- Opening Delimiter -

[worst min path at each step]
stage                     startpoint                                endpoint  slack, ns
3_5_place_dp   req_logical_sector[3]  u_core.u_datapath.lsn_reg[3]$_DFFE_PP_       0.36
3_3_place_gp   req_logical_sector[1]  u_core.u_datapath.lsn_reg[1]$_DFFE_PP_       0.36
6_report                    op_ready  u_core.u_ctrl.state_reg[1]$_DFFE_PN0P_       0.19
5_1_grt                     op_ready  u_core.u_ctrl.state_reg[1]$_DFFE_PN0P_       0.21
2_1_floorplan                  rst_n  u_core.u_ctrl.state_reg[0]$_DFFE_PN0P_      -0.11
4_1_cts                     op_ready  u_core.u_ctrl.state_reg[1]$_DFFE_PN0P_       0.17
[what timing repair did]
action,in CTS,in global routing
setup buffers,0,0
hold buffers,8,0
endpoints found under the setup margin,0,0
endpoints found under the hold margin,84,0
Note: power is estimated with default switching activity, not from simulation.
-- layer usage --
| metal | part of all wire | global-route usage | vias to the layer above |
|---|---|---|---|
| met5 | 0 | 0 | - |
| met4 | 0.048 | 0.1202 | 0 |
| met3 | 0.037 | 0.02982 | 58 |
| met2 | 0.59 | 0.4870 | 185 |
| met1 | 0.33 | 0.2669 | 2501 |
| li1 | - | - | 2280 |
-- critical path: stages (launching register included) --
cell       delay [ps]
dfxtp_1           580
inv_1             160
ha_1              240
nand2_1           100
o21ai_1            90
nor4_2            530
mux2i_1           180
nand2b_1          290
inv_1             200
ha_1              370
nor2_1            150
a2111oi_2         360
### src/rtl/pwq_pkg.sv
// ----------------------------------------------------------------------------
// pwq_pkg
// Shared constants, codes and types of the priority-ordered wait queue.
// ----------------------------------------------------------------------------
`default_nettype none

package pwq_pkg;

  // queue geometry
  localparam int DEPTH  = 16;
  localparam int ID_W   = 4;
  localparam int PRIO_W = 8;   // at most the width of the priority port
  localparam int CNT_W  = $clog2(DEPTH + 1);

  // port widths fixed by the interface
  localparam int FUNC_W   = 3;
  localparam int STATUS_W = 3;
  localparam int PRIO_IN_W = 8;

  // input function codes
  localparam logic [FUNC_W-1:0] FN_BLOCK      = 3'd0;
  localparam logic [FUNC_W-1:0] FN_WAKE_NAMED = 3'd1;
  localparam logic [FUNC_W-1:0] FN_WAKE_FIRST = 3'd2;
  localparam logic [FUNC_W-1:0] FN_WAKE_ALL   = 3'd3;
  localparam logic [FUNC_W-1:0] FN_CLEAR      = 3'd4;

  // result status codes
  localparam logic [STATUS_W-1:0] ST_OK         = 3'd0;
  localparam logic [STATUS_W-1:0] ST_FULL       = 3'd1;
  localparam logic [STATUS_W-1:0] ST_EMPTY      = 3'd2;
  localparam logic [STATUS_W-1:0] ST_NOT_QUEUED = 3'd3;
  localparam logic [STATUS_W-1:0] ST_DUP        = 3'd4;

  // per-cycle operation broadcast to every cell
  localparam logic [1:0] OP_HOLD   = 2'd0;
  localparam logic [1:0] OP_INSERT = 2'd1;
  localparam logic [1:0] OP_REMOVE = 2'd2;
  localparam logic [1:0] OP_SHIFT  = 2'd3;

  // entry presented to every cell
  typedef struct packed {
    logic [ID_W-1:0]   id;
    logic [PRIO_W-1:0] prio;
  } cell_cmd_t;

endpackage

`default_nettype wire

### src/rtl/pwq_cell.sv
// ----------------------------------------------------------------------------
// pwq_cell
// One slot of the sorted row: holds an id and a priority and takes a new
// entry, its left or right neighbor's data, or keeps its own, each cycle.
// ----------------------------------------------------------------------------
`default_nettype none

module pwq_cell (
  input  wire                      clk,
  input  wire [1:0]                op,
  input  wire pwq_pkg::cell_cmd_t  cmd,
  input  wire                      occ,
  input  wire                      left_goes,
  input  wire [pwq_pkg::ID_W-1:0]  left_id,
  input  wire [pwq_pkg::PRIO_W-1:0] left_prio,
  input  wire [pwq_pkg::ID_W-1:0]  right_id,
  input  wire [pwq_pkg::PRIO_W-1:0] right_prio,
  input  wire                      seen_in,
  output logic                     goes,
  output logic                     seen_out,
  output logic [pwq_pkg::ID_W-1:0] id,
  output logic [pwq_pkg::PRIO_W-1:0] prio
);
  import pwq_pkg::*;

  logic              match;
  logic [ID_W-1:0]   id_next;
  logic [PRIO_W-1:0] prio_next;

  // new entry ranks after this one; matching id found here or to the left
  assign goes     = occ && (prio <= cmd.prio);
  assign match    = occ && (id == cmd.id);
  assign seen_out = seen_in | match;

  // select the next contents
  always_comb begin
    id_next   = id;
    prio_next = prio;
    case (op)
      OP_INSERT: begin
        if (!goes) begin
          if (left_goes) begin
            id_next   = cmd.id;
            prio_next = cmd.prio;
          end else begin
            id_next   = left_id;
            prio_next = left_prio;
          end
        end
      end
      OP_REMOVE: begin
        if (seen_out) begin
          id_next   = right_id;
          prio_next = right_prio;
        end
      end
      OP_SHIFT: begin
        id_next   = right_id;
        prio_next = right_prio;
      end
      default: begin
      end
    endcase
  end

  // slot storage
  always_ff @(posedge clk) begin
    id   <= id_next;
    prio <= prio_next;
  end

endmodule

`default_nettype wire

### src/rtl/priority_wait_queue.sv
// ----------------------------------------------------------------------------
// priority_wait_queue
// Priority-ordered wait queue of one blocking object, built as a row of
// shifting cells with an occupancy counter and a registered result.
// ----------------------------------------------------------------------------
// Block, wake named, wake first, clear and unknown codes each give a single
// result: the transaction is accepted, the row of cells updates in place at
// that edge and the result sits in the output register from the next cycle.
// A new transaction is taken whenever no wake all is draining and the output
// register is empty or is being drained in the same cycle, so with the
// consumer always ready the block runs one transaction per cycle outside a
// wake all drain. Wake all emits one result per queued id, in rank order,
// one per cycle as the consumer takes them; the row shifts left by one slot
// per result, and the block is busy until every queued id is emitted. The
// critical path is the match prefix chain through all cells for wake named.
`default_nettype none

module priority_wait_queue (
  input  wire                              clk,
  input  wire                              rst,
  input  wire                              in_valid,
  output logic                             in_ready,
  input  wire [pwq_pkg::FUNC_W-1:0]        func,
  input  wire [pwq_pkg::ID_W-1:0]          proc_id,
  input  wire [pwq_pkg::PRIO_IN_W-1:0]     priority_req,
  output logic                             out_valid,
  input  wire                              out_ready,
  output logic [pwq_pkg::ID_W-1:0]         woken_id,
  output logic                             woken_valid,
  output logic [pwq_pkg::STATUS_W-1:0]     status,
  output logic                             last,
  output logic                             queue_empty
);
  import pwq_pkg::*;

  localparam logic S_IDLE  = 1'b0;
  localparam logic S_DRAIN = 1'b1;

  logic              state, state_next;
  logic [CNT_W-1:0]  count, count_next;
  logic              out_valid_next;
  logic [ID_W-1:0]   woken_id_next;
  logic              woken_valid_next;
  logic [STATUS_W-1:0] status_next;
  logic              last_next;
  logic              queue_empty_next;
  logic              load_out;
  logic              in_fire;
  logic [1:0]        cell_op;
  cell_cmd_t         cmd;

  logic [ID_W-1:0]   cell_id   [DEPTH];
  logic [PRIO_W-1:0] cell_prio [DEPTH];
  logic              cell_goes [DEPTH];
  logic              cell_seen [DEPTH];

  logic any_match;
  logic is_full;
  logic is_empty;

  assign in_ready  = (state == S_IDLE) && (!out_valid || out_ready);
  assign in_fire   = in_valid && in_ready;
  assign any_match = cell_seen[DEPTH-1];
  assign is_full   = (count == CNT_W'(DEPTH));
  assign is_empty  = (count == '0);

  // entry offered to the row
  assign cmd = '{id: proc_id, prio: priority_req[PRIO_W-1:0]};

  // row of cells
  for (genvar i = 0; i < DEPTH; i++) begin : g_cell
    logic              l_goes;
    logic [ID_W-1:0]   l_id;
    logic [PRIO_W-1:0] l_prio;
    logic [ID_W-1:0]   r_id;
    logic [PRIO_W-1:0] r_prio;
    logic              s_in;

    if (i == 0) begin : g_left_edge
      assign l_goes = 1'b1;
      assign l_id   = '0;
      assign l_prio = '0;
      assign s_in   = 1'b0;
    end else begin : g_left
      assign l_goes = cell_goes[i-1];
      assign l_id   = cell_id[i-1];
      assign l_prio = cell_prio[i-1];
      assign s_in   = cell_seen[i-1];
    end

    if (i == DEPTH - 1) begin : g_right_edge
      assign r_id   = '0;
      assign r_prio = '0;
    end else begin : g_right
      assign r_id   = cell_id[i+1];
      assign r_prio = cell_prio[i+1];
    end

    pwq_cell u_cell (
      .clk        (clk),
      .op         (cell_op),
      .cmd        (cmd),
      .occ        (count > CNT_W'(i)),
      .left_goes  (l_goes),
      .left_id    (l_id),
      .left_prio  (l_prio),
      .right_id   (r_id),
      .right_prio (r_prio),
      .seen_in    (s_in),
      .goes       (cell_goes[i]),
      .seen_out   (cell_seen[i]),
      .id         (cell_id[i]),
      .prio       (cell_prio[i])
    );
  end

  // transaction decode and drain sequencing
  always_comb begin
    state_next       = state;
    count_next       = count;
    cell_op          = OP_HOLD;
    load_out         = 1'b0;
    woken_id_next    = '0;
    woken_valid_next = 1'b0;
    status_next      = ST_OK;
    last_next        = 1'b1;
    queue_empty_next = 1'b0;

    unique case (state)
      S_IDLE: begin
        if (in_fire) begin
          load_out = 1'b1;
          case (func)
            FN_BLOCK: begin
              if (any_match) begin
                status_next = ST_DUP;
              end else if (is_full) begin
                status_next = ST_FULL;
              end else begin
                cell_op    = OP_INSERT;
                count_next = count + CNT_W'(1);
              end
            end
            FN_WAKE_NAMED: begin
              if (is_empty) begin
                status_next = ST_EMPTY;
              end else if (!any_match) begin
                status_next = ST_NOT_QUEUED;
              end else begin
                cell_op          = OP_REMOVE;
                count_next       = count - CNT_W'(1);
                woken_id_next    = proc_id;
                woken_valid_next = 1'b1;
              end
            end
            FN_WAKE_FIRST: begin
              if (is_empty) begin
                status_next = ST_EMPTY;
              end else begin
                cell_op          = OP_SHIFT;
                count_next       = count - CNT_W'(1);
                woken_id_next    = cell_id[0];
                woken_valid_next = 1'b1;
              end
            end
            FN_WAKE_ALL: begin
              if (is_empty) begin
                status_next = ST_EMPTY;
              end else begin
                cell_op          = OP_SHIFT;
                count_next       = count - CNT_W'(1);
                woken_id_next    = cell_id[0];
                woken_valid_next = 1'b1;
                last_next        = (count == CNT_W'(1));
                if (count != CNT_W'(1)) begin
                  state_next = S_DRAIN;
                end
              end
            end
            FN_CLEAR: begin
              count_next = '0;
            end
            default: begin
            end
          endcase
          queue_empty_next = (count_next == '0);
          // every result of a wake all sees the queue already emptied
          if (func == FN_WAKE_ALL) begin
            queue_empty_next = 1'b1;
          end
        end
      end
      S_DRAIN: begin
        if (out_ready) begin
          load_out         = 1'b1;
          cell_op          = OP_SHIFT;
          count_next       = count - CNT_W'(1);
          woken_id_next    = cell_id[0];
          woken_valid_next = 1'b1;
          last_next        = (count == CNT_W'(1));
          queue_empty_next = 1'b1;
          if (count == CNT_W'(1)) begin
            state_next = S_IDLE;
          end
        end
      end
      default: begin
        state_next = S_IDLE;
      end
    endcase
  end

  // output valid follows loads and consumer handshakes
  always_comb begin
    if (load_out) begin
      out_valid_next = 1'b1;
    end else if (out_ready) begin
      out_valid_next = 1'b0;
    end else begin
      out_valid_next = out_valid;
    end
  end

  // control registers
  always_ff @(posedge clk) begin
    if (rst) begin
      state     <= S_IDLE;
      count     <= '0;
      out_valid <= 1'b0;
    end else begin
      state     <= state_next;
      count     <= count_next;
      out_valid <= out_valid_next;
    end
  end

  // result payload register
  always_ff @(posedge clk) begin
    if (load_out) begin
      woken_id    <= woken_id_next;
      woken_valid <= woken_valid_next;
      status      <= status_next;
      last        <= last_next;
      queue_empty <= queue_empty_next;
    end
  end

endmodule

`default_nettype wire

- Closing Delimiter -

▸ YOUR TASK
Out of the entries above, write out only the lines between the line holding "hold buffers,8,0" and the line holding "-- layer usage", inclusive, each exactly as given.

▸ RESPONSE
hold buffers,8,0
endpoints found under the setup margin,0,0
endpoints found under the hold margin,84,0
Note: power is estimated with default switching activity, not from simulation.
-- layer usage --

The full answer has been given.